En la construcción de los papalotes se revelaba el
carácter de cada uno de nosotros. El tímido Abel, que empinaba desde el patio
de su casa, su papagayo de papel cartucho. Aquel otro; con su papalote de vivos
colores y figuritas burlonas. El cometa de Caloba,
con manchas negras y decenas de cuchillas en la cola, semejante a un navío
pirata, que cuando aparecía zigzagueando sobre la costa, había que recoger
rápidamente el nuestro, para no perderlo. El coronel de El Negro, que lo empinaba un par de veces al año, sólo para recordarnos
que nadie podía hacer uno tan grande como aquél.
Pepino de mar |
También gozábamos de otros juegos, propios de pueblos
costeros y que por supuesto, tenían como escenario el mar. Lanzarnos pepinos de
mar, pelear a los arenazos, a los zapatazos y a los caballitos, eran algunos de
nuestros pasatiempos favoritos. Algunos muchachos pedían permiso para bañarse
en el mar, pero la inmensa mayoría, lo hacíamos a escondidas. Al terminar el
juego, nos lavábarnos la cara y los brazos con agua de pozo, de modo que al
llegar al hogar, cuando los padres nos chuparan el cachete o el antebrazo, -que
era la forma de verificar si nos habíamos bañado en el mar, sin permiso- no
estuviésemos salados.
Siempre me consideré un privilegiado, comparado con otros
muchachos del barrio. Yo disfrutaba de otros esparcimientos cuando llegaba el
fin del curso escolar y me iba un par de semanas a Sevilla Arriba, en Pilón, donde vivían mis abuelos materno. Como en aquel lomerío no había llegado aún la electricidad, debíamos
aprovechar al máximo la luz del día y antes del amanecer ya estábamos bebiendo
apoyo caliente, -la primera leche que se extrae al ordeñar una vaca- con café y
azúcar, en el mismo corral donde abuelo Luis ordeñaba una docena de ellas y luego
aprovechábamos la hierba mojada por el rocío mañanero, para lanzarnos raudos, loma
abajo, en yaguas de palma, aunque algunas veces íbamos a caer de cabeza sobre
una recién depositada plasta de vaca.
Yunta de bueyes |
Años después supe
que no era ningún juego de muchachos, sino el fatigoso trabajo diario de los campesinos,
pero para mí era una diversión guiar a los bueyes por el narigón, mientras abuelo Luis sostenía el arado,
rellenar la tinaja con agua fresca del manantial, con la valiosa ayuda de una
vara y dos cubos colgados en sus extremos o cuidar el maizal y los frijoles,
para que las gallinas no escarbaran y se comieran la siembra.

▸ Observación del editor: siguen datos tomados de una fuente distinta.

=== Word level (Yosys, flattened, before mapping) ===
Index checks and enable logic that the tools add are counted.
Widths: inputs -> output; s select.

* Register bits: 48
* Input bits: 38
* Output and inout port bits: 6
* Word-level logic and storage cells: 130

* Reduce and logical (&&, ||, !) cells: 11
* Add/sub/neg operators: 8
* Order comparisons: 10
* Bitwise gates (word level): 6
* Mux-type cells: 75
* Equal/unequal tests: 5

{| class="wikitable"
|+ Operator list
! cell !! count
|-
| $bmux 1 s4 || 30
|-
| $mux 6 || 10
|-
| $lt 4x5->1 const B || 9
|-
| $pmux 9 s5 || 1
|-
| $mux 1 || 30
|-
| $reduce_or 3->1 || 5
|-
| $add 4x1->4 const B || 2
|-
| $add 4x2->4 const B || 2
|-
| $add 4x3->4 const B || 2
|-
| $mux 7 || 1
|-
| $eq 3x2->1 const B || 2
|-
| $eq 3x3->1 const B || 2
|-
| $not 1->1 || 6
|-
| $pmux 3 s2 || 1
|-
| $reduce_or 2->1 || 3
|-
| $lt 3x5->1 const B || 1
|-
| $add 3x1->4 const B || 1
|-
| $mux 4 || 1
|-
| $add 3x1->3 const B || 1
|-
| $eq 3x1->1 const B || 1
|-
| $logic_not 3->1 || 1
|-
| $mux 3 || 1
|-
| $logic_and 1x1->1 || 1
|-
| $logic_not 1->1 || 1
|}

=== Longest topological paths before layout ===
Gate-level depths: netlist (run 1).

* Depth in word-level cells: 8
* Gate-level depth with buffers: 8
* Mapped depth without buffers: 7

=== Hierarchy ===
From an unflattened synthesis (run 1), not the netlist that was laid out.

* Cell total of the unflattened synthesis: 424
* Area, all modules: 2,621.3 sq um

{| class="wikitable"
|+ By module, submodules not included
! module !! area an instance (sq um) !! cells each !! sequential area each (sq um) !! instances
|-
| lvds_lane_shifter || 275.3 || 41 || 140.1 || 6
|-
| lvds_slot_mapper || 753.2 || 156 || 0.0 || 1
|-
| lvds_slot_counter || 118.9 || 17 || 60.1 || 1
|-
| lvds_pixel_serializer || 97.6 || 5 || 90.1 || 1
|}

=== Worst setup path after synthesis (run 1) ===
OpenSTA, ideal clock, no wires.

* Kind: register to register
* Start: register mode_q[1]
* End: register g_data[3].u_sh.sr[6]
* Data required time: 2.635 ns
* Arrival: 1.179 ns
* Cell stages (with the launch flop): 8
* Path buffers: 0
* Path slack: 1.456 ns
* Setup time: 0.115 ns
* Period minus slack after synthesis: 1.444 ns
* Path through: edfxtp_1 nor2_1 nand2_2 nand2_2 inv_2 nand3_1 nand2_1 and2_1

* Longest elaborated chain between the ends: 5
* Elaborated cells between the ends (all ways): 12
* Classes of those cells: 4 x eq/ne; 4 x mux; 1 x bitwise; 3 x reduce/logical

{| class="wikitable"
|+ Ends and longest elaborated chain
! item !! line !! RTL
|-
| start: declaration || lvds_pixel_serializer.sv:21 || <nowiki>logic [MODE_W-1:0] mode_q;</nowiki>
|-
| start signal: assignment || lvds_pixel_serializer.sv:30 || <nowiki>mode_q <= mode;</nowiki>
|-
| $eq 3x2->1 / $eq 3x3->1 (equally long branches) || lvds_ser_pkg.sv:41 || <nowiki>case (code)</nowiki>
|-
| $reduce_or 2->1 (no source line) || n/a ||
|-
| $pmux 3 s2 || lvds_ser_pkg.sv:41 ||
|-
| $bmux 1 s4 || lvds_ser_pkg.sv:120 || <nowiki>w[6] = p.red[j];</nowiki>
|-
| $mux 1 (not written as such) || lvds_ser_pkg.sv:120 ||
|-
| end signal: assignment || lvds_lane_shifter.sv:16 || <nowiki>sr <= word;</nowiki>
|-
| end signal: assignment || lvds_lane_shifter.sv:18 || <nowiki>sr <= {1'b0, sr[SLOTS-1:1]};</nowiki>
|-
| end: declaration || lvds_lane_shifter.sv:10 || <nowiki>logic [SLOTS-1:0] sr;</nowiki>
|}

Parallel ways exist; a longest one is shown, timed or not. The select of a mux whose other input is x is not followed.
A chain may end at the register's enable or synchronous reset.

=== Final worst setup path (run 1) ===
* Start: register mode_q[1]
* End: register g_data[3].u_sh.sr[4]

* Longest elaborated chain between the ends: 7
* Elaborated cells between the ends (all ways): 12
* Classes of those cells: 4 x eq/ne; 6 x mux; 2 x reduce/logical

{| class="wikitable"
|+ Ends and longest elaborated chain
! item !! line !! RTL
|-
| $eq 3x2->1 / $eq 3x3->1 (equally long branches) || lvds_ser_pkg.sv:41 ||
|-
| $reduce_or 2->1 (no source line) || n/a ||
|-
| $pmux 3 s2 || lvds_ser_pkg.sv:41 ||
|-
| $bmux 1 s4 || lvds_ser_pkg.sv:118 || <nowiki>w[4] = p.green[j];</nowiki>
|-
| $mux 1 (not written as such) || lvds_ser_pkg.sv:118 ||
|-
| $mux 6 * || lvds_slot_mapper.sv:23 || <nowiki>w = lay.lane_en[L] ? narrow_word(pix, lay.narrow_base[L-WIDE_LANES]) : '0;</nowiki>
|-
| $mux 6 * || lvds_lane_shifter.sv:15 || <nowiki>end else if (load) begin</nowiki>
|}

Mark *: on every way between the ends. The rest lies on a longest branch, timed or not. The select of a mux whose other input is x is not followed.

Por las tardes, después de reposar el opíparo almuerzo y con
el pretexto de soltar los bueyes en el potrero después de la dura faena del día,
galopábamos a semejanza de la caballería mambisa y buscábamos las mejores guanábanas
y caimitos, para llevarlos de merienda al río. El baño en la poza, haciendo
clavados desde la rama de una mata de mangos, era uno de mis pasatiempos
preferidos y la mejor manera de impresionar a las guajiritas de aquel lugar.